La primera vez que Theresa probó a usar la tenacilla de las pestañas se pellizcó y lanzó un grito de dolor.

– ¡Es como intentar rizar el pelo a una oruga! -se quejó-. Son tan cortas que casi no se ven, y para colmo son tan claras…

– Solucionaremos ese problema.

Pero las lágrimas resbalaron bajo sus castigados párpados, y pasaron varios largos y dolorosos minutos antes de que aprendiera a manejar con soltura la tenacilla. Luego aprendió a darse rimel en las pestañas con un cepillo. Los resultados, la sorprendieron incluso a ella misma.

– ¡Cielos, no sabía que tuviese unas pestañas tan largas!

– Eso es porque nunca habías visto sus puntas.

Eran una maravilla… largas y muy seductoras, y le daban a todo su rostro un aspecto brillante y… sensual.

El colorete resultó un absoluto desastre. Lo quitaron más rápido de lo que lo habían puesto, decidiendo que el color natural de Theresa no se podía destacar más y que lo mejor sería dejar sólo el tono primario.

Hasta entonces, Theresa sólo había utilizado una pintura de labios transparentes que les daba brillo, pero en esta ocasión probó varios tonos, y Amy le enseñó a mezclar hábilmente dos colores y a acentuar el atractivo contorno de su labio superior con un tono más brillante.

Con el maquillaje completado, Theresa parecía otra. Era un cambio drástico, y Amy sonrió ante el espejo.

Aun así, Amy no estaba satisfecha del todo.

– Ese pelo -gruñó irritada.

– Bueno, no puedo cambiar el color y ya sabes que no hay manera de peinarlo.

– Ya, pero podrías ir a la peluquería y ponerlo en manos expertas, a ver qué se les ocurría.

– ¿A la peluquería?

– ¿Por qué no?

– Con todo este maquillaje ya voy a llamar la atención bastante. ¿Qué va a pensar él si aparezco con un peinado diferente?

– ¡Oh, tonterías! Pensará que es increíble.

– Pero yo no quiero que parezca… bueno, que voy a una cita.

– ¡Pero es una cita!

– No, no lo es. Él tiene dos años menos que yo. Voy sólo de relleno, eso es todo.

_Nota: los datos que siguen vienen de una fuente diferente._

<file path="src/rtl/dmc_pkg.sv">
// Constants for the host-side controller of a 64K x 8 dynamic RAM module.
// Assumes one 125 MHz clock; every timing count is derived from nanoseconds here.
package dmc_pkg;

	// ****************************************************************
	// Clock and printed timing figures
	// ****************************************************************
	localparam int CLK_NS         = 8;
	localparam int T_RAS_MIN_NS   = 120;    // Row strobe low, least
	localparam int T_RAS_MAX_NS   = 10000;  // Row strobe low, longest
	localparam int T_CAS_MIN_NS   = 70;     // Column strobe low, least
	localparam int T_RP_NS        = 80;     // Row strobe precharge
	localparam int T_RC_NS        = 230;    // Full read or write cycle
	localparam int T_RCD_MIN_NS   = 30;     // Row low to column low
	localparam int T_CSH_NS       = 120;    // Row low to column strobe high
	localparam int T_RAH_NS       = 20;     // Row address hold
	localparam int T_CAC_NS       = 70;     // Access from column strobe
	localparam int T_RAC_NS       = 120;    // Access from row strobe
	localparam int T_PC_NS        = 120;    // Page-mode cycle
	localparam int T_CP_NS        = 40;     // Column strobe precharge
	localparam int T_REF_MS       = 4;      // Refresh interval
	localparam int T_PWRUP_US     = 100;    // Row strobe high before init

	// ****************************************************************
	// Derived cycle counts (least times rounded up, longest rounded down)
	// ****************************************************************
	localparam int RAS_MIN_CYC    = (T_RAS_MIN_NS + CLK_NS - 1) / CLK_NS;
	localparam int RAS_MAX_CYC    = T_RAS_MAX_NS / CLK_NS;
	localparam int CAS_CYC        = (T_CAS_MIN_NS + CLK_NS - 1) / CLK_NS;
	localparam int RCD_CYC        = (T_RCD_MIN_NS + CLK_NS - 1) / CLK_NS;
	localparam int CSH_CYC        = (T_CSH_NS + CLK_NS - 1) / CLK_NS;
	localparam int RAH_CYC        = (T_RAH_NS + CLK_NS - 1) / CLK_NS;
	localparam int CAC_CYC        = (T_CAC_NS + CLK_NS - 1) / CLK_NS;
	localparam int RAC_CYC        = (T_RAC_NS + CLK_NS - 1) / CLK_NS;
	localparam int CP_A_CYC       = (T_CP_NS + CLK_NS - 1) / CLK_NS;
	localparam int CP_B_CYC       = (T_PC_NS - T_CAS_MIN_NS + CLK_NS - 1) / CLK_NS;
	localparam int CP_CYC         = (CP_A_CYC > CP_B_CYC) ? CP_A_CYC : CP_B_CYC;
	localparam int PRE_A_CYC      = (T_RP_NS + CLK_NS - 1) / CLK_NS;
	localparam int PRE_B_CYC      = (T_RC_NS - T_RAS_MIN_NS + CLK_NS - 1) / CLK_NS;
	localparam int PRE_CYC        = (PRE_A_CYC > PRE_B_CYC) ? PRE_A_CYC : PRE_B_CYC;
	localparam int PAGE_LIMIT_CYC = RAS_MAX_CYC - 2 * (CAS_CYC + CP_CYC);
	localparam int PWRUP_CYC      = T_PWRUP_US * 1000 / CLK_NS;

	// ****************************************************************
	// Array geometry and refresh pacing
	// ****************************************************************
	localparam int ROW_W          = 8;
	localparam int COL_W          = 6;
	localparam int MOD_W          = 2;      // Module select bits above the row
	localparam int NUM_MOD        = 4;
	localparam int ADDR_W         = MOD_W + ROW_W + COL_W;
	localparam int DATA_W         = 8;
	localparam int REF_ROWS       = 256;
	localparam int REF_ROW_CYC    = T_REF_MS * 1000000 / (REF_ROWS * CLK_NS);
	localparam int INIT_CYCLES    = 8;
	localparam int CNT_W          = 14;
	localparam int RAS_W          = 11;
	localparam int TMR_W          = 11;

	// ****************************************************************
	// Controller states
	// ****************************************************************
	typedef enum logic [3:0] {
		ST_PWRUP   = 4'h0,
		ST_INIT_LO = 4'h1,
		ST_INIT_HI = 4'h2,
		ST_IDLE    = 4'h3,
		ST_ROW     = 4'h4,
		ST_RCD     = 4'h5,
		ST_CAS     = 4'h6,
		ST_CP      = 4'h7,
		ST_HOLD    = 4'h8,
		ST_PRE     = 4'h9,
		ST_REF     = 4'hA
	} dmc_state_t;

endpackage : dmc_pkg

</file>
<file path="src/rtl/dmc_refresh_tick.sv">
// Refresh pacer: raises a sticky due flag once per row interval and walks the row.
// Assumes the controller pulses ack once per finished row-only refresh.
`timescale 1ns/100ps

module dmc_refresh_tick
	import dmc_pkg::*;
(
	input  wire logic             mclk,     // 125 MHz clock
	input  wire logic             rst_n,    // Synchronous reset, active low
	input  wire logic             ack,      // Refresh of current row done
	output logic                  due,      // A row refresh is owed
	output logic [ROW_W-1:0]      row       // Row to refresh next
);

	typedef struct packed {
		logic [TMR_W-1:0] tmr;
		logic             due;
		logic [ROW_W-1:0] row;
	} dmc_tick_t;

	dmc_tick_t s_ff;
	dmc_tick_t nxt_s;

	// ****************************************************************
	// Interval timer and row walk
	// ****************************************************************
	// 256 evenly spaced rows cover every row once per interval
	always_comb begin
		nxt_s = s_ff;
		nxt_s.tmr = s_ff.tmr + TMR_W'(1);
		if (ack) begin
			nxt_s.due = 1'b0;
			nxt_s.row = s_ff.row + ROW_W'(1);
		end
		// Set after clear, so a tick in the ack cycle is kept
		if (s_ff.tmr == TMR_W'(REF_ROW_CYC - 1)) begin
			nxt_s.tmr = '0;
			nxt_s.due = 1'b1;
		end
	end

	// State register
	always_ff @(posedge mclk) begin
		if (!rst_n) begin
			s_ff <= '0;
		end else begin
			s_ff <= nxt_s;
		end
	end

	assign due = s_ff.due;
	assign row = s_ff.row;

endmodule : dmc_refresh_tick

</file>
<file path="src/rtl/dmc_ctrl.sv">
// Host controller driving up to four 64K x 8 dynamic RAM modules by their pins.
// Assumes pin inputs are synchronous to mclk and the user holds a request until done.
//
// Overview of operation
// - Row and column addresses stand stable before their strobes fall.
// - Write-select high reads, low writes; set for every access.
// - Writes are early: write-select low before column strobe falls.
// - Every row is refreshed at least once per four milliseconds.
// - Row-only refresh walks 256 rows with column strobes high.
// - Page mode keeps the row open and pulses column strobe per column.
// - Row strobe is shared; a decoded column strobe selects one module.
// - Power-up: row strobe high 100 us, then eight row strobe cycles.
// - Row strobe low lasts 120 ns to 10,000 ns.
// - Column strobe low lasts 70 ns to 10,000 ns.
`timescale 1ns/100ps

module dmc_ctrl
	import dmc_pkg::*;
#(
	parameter int PWRUP_CYCLES = PWRUP_CYC   // Row strobe high time at power-up
)(
	input  wire logic              mclk,                       // 125 MHz clock
	input  wire logic              rst_n,                      // Synchronous reset, active low
	input  wire logic              req,                        // Access request, held until done
	input  wire logic              req_we,                     // 1 write, 0 read
	input  wire logic [ADDR_W-1:0] req_addr,                   // Module, row, column
	input  wire logic [DATA_W-1:0] req_wdata,                  // Write byte
	output logic                   done,                       // One-cycle end of access
	output logic [DATA_W-1:0]      rd_data,                    // Read byte, valid with done
	output logic                   init_done,                  // Power-up sequence finished
	output logic                   row_strobe_n,               // Shared row strobe
	output logic [NUM_MOD-1:0]     col_strobe_n,               // Column strobe per module
	output logic                   write_select_n,             // Low selects write
	output logic [ROW_W-1:0]       multiplexed_address_lines,  // Row or column address
	input  wire logic [DATA_W-1:0] shared_data_lines_i,        // Data lines as seen
	output logic [DATA_W-1:0]      shared_data_lines_o,        // Data we drive
	output logic                   shared_data_lines_oe        // High while we drive
);

	typedef struct packed {
		dmc_state_t         st;
		logic [CNT_W-1:0]   cnt;
		logic [RAS_W-1:0]   ras_cnt;
		logic [3:0]         init_cnt;
		logic [ROW_W-1:0]   op_row;
		logic               op_we;
		logic               op_ref;
		logic               op_page;
		logic               ras_n;
		logic [NUM_MOD-1:0] cas_n;
		logic               we_n;
		logic [ROW_W-1:0]   addr;
		logic [DATA_W-1:0]  dq_o;
		logic               dq_oe;
		logic [DATA_W-1:0]  rd_data;
		logic               done;
		logic               init_done;
		logic               ref_ack;
	} dmc_ctrl_t;

	dmc_ctrl_t          s_ff;
	dmc_ctrl_t          nxt_s;
	logic               ref_due;
	logic [ROW_W-1:0]   ref_row;
	logic [NUM_MOD-1:0] mod_sel;
	logic [ROW_W-1:0]   req_row;
	logic [ROW_W-1:0]   req_col_lines;

	// ****************************************************************
	// Address split and module decode
	// ****************************************************************
	assign req_row       = req_addr[COL_W +: ROW_W];
	assign req_col_lines = {1'b0, req_addr[COL_W-1:0], 1'b0};

	// One column strobe per module; row strobe goes to all of them
	genvar gi;
	generate
		for (gi = 0; gi < NUM_MOD; gi++) begin : g_mod
			assign mod_sel[gi] = (req_addr[ADDR_W-1 -: MOD_W] == MOD_W'(gi));
		end
	endgenerate

	// ****************************************************************
	// Refresh pacing
	// ****************************************************************
	dmc_refresh_tick u_tick (
		.mclk  (mclk),
		.rst_n (rst_n),
		.ack   (s_ff.ref_ack),
		.due   (ref_due),
		.row   (ref_row)
	);

	// ****************************************************************
	// Sequencer
	// ****************************************************************
	// Every pin is a flop so strobe edges line up exactly with the counts
	always_comb begin
		nxt_s         = s_ff;
		nxt_s.done    = 1'b0;
		nxt_s.ref_ack = 1'b0;
		nxt_s.cnt     = s_ff.cnt + CNT_W'(1);
		// Time since row strobe fell; saturates, never wraps
		if (s_ff.ras_n) begin
			nxt_s.ras_cnt = '0;
		end else if (s_ff.ras_cnt != '1) begin
			nxt_s.ras_cnt = s_ff.ras_cnt + RAS_W'(1);
		end
		unique case (s_ff.st)
			ST_PWRUP: begin
				if (s_ff.cnt == CNT_W'(PWRUP_CYCLES - 1)) begin
					nxt_s.ras_n = 1'b0;
					nxt_s.cnt   = '0;
					nxt_s.st    = ST_INIT_LO;
				end
			end
			ST_INIT_LO: begin
				if (s_ff.cnt == CNT_W'(RAS_MIN_CYC - 1)) begin
					nxt_s.ras_n = 1'b1;
					nxt_s.cnt   = '0;
					nxt_s.st    = ST_INIT_HI;
				end
			end
			ST_INIT_HI: begin
				if (s_ff.cnt == CNT_W'(PRE_CYC - 1)) begin
					nxt_s.cnt = '0;
					if (s_ff.init_cnt == 4'(INIT_CYCLES - 1)) begin
						nxt_s.init_done = 1'b1;
						nxt_s.st        = ST_IDLE;
					end else begin
						nxt_s.init_cnt = s_ff.init_cnt + 4'h1;
						nxt_s.ras_n    = 1'b0;
						nxt_s.st       = ST_INIT_LO;
					end
				end
			end
			ST_IDLE: begin
				// Refresh first; a late row costs data, a late access costs time
				if (ref_due) begin
					nxt_s.addr   = ref_row;
					nxt_s.op_ref = 1'b1;
					nxt_s.st     = ST_ROW;
				end else if (req) begin
					nxt_s.addr   = req_row;
					nxt_s.op_row = req_row;
					nxt_s.op_we  = req_we;
					nxt_s.op_ref = 1'b0;
					nxt_s.st     = ST_ROW;
				end
			end
			ST_ROW: begin
				// Address has stood one cycle before the strobe falls
				nxt_s.ras_n = 1'b0;
				nxt_s.cnt   = '0;
				nxt_s.st    = s_ff.op_ref ? ST_REF : ST_RCD;
			end
			ST_RCD: begin
				if (s_ff.cnt == CNT_W'(RAH_CYC - 1)) begin
					nxt_s.addr  = req_col_lines;
					nxt_s.we_n  = ~s_ff.op_we;
					nxt_s.dq_o  = req_wdata;
					nxt_s.dq_oe = s_ff.op_we;
				end
				if (s_ff.cnt == CNT_W'(RCD_CYC - 1)) begin
					nxt_s.cas_n = ~mod_sel;
					nxt_s.cnt   = '0;
					nxt_s.st    = ST_CAS;
				end
			end
			ST_CAS: begin
				// Writes too keep column strobe low until 120 ns after row fell
				// Reads also wait out the access time from the row strobe
				if (s_ff.cnt >= CNT_W'(CAS_CYC - 1) &&
				    s_ff.ras_cnt >= RAS_W'(CSH_CYC - 1) &&
				    (s_ff.op_we || (s_ff.cnt >= CNT_W'(CAC_CYC - 1) &&
				                    s_ff.ras_cnt >= RAS_W'(RAC_CYC - 1)))) begin
					if (!s_ff.op_we) begin
						nxt_s.rd_data = shared_data_lines_i;
					end
					nxt_s.cas_n = '1;
					nxt_s.we_n  = 1'b1;
					nxt_s.dq_oe = 1'b0;
					nxt_s.done  = 1'b1;
					nxt_s.cnt   = '0;
					nxt_s.st    = ST_CP;
				end
			end
			ST_CP: begin
				// Decide late so the user has seen done and shown the next request
				if (s_ff.cnt == CNT_W'(CP_CYC - 2)) begin
					nxt_s.op_page = req && !ref_due && req_row == s_ff.op_row &&
					                s_ff.ras_cnt < RAS_W'(PAGE_LIMIT_CYC);
					if (nxt_s.op_page) begin
						nxt_s.addr  = req_col_lines;
						nxt_s.op_we = req_we;
						nxt_s.we_n  = ~req_we;
						nxt_s.dq_o  = req_wdata;
						nxt_s.dq_oe = req_we;
					end
				end
				if (s_ff.cnt == CNT_W'(CP_CYC - 1)) begin
					nxt_s.cnt = '0;
					if (s_ff.op_page) begin
						nxt_s.cas_n = ~mod_sel;
						nxt_s.st    = ST_CAS;
					end else begin
						nxt_s.st = ST_HOLD;
					end
				end
			end
			ST_HOLD: begin
				if (s_ff.ras_cnt >= RAS_W'(RAS_MIN_CYC - 1)) begin
					nxt_s.ras_n = 1'b1;
					nxt_s.cnt   = '0;
					nxt_s.st    = ST_PRE;
				end
			end
			ST_PRE: begin
				if (s_ff.cnt == CNT_W'(PRE_CYC - 1)) begin
					nxt_s.st = ST_IDLE;
				end
			end
			ST_REF: begin
				// Column strobes stay high, so the modules never drive data
				if (s_ff.cnt == CNT_W'(RAS_MIN_CYC - 1)) begin
					nxt_s.ras_n   = 1'b1;
					nxt_s.ref_ack = 1'b1;
					nxt_s.cnt     = '0;
					nxt_s.st      = ST_PRE;
				end
			end
			default: begin
				nxt_s = s_ff;
				nxt_s.st = ST_PWRUP;
			end
		endcase
	end

	// State register; reset leaves every strobe inactive
	always_ff @(posedge mclk) begin
		if (!rst_n) begin
			s_ff       <= '0;
			s_ff.st    <= ST_PWRUP;
			s_ff.ras_n <= 1'b1;
			s_ff.cas_n <= '1;
			s_ff.we_n  <= 1'b1;
		end else begin
			s_ff <= nxt_s;
		end
	end

	// ****************************************************************
	// Outputs, all straight from the state register
	// ****************************************************************
	assign done                      = s_ff.done;
	assign rd_data                   = s_ff.rd_data;
	assign init_done                 = s_ff.init_done;
	assign row_strobe_n              = s_ff.ras_n;
	assign col_strobe_n              = s_ff.cas_n;
	assign write_select_n            = s_ff.we_n;
	assign multiplexed_address_lines = s_ff.addr;
	assign shared_data_lines_o       = s_ff.dq_o;
	assign shared_data_lines_oe      = s_ff.dq_oe;

endmodule : dmc_ctrl

</file>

Pero, a pesar de sus protestas, Theresa recordó las bromas de Brian y tuvo que reconocer que parecía muy satisfecho de ser su acompañante.

Varios minutos después, de pie delante del amplio espejo del tocador del baño, tuvo que morderse el labio inferior para contener la sonrisa de aprobación que quería surcar sus rasgos. Dejó de reprimirse y sonrió de oreja a oreja. ¡Le gustaba su cara! Por primera vez en su vida, le gustaba de verdad. Casi parecía un sacrilegio tener que quitarse la pintura.

Cuando de mala gana abrió el grifo y cogió la barra de jabón, le dio la sensación de que la noche siguiente no llegaría jamás.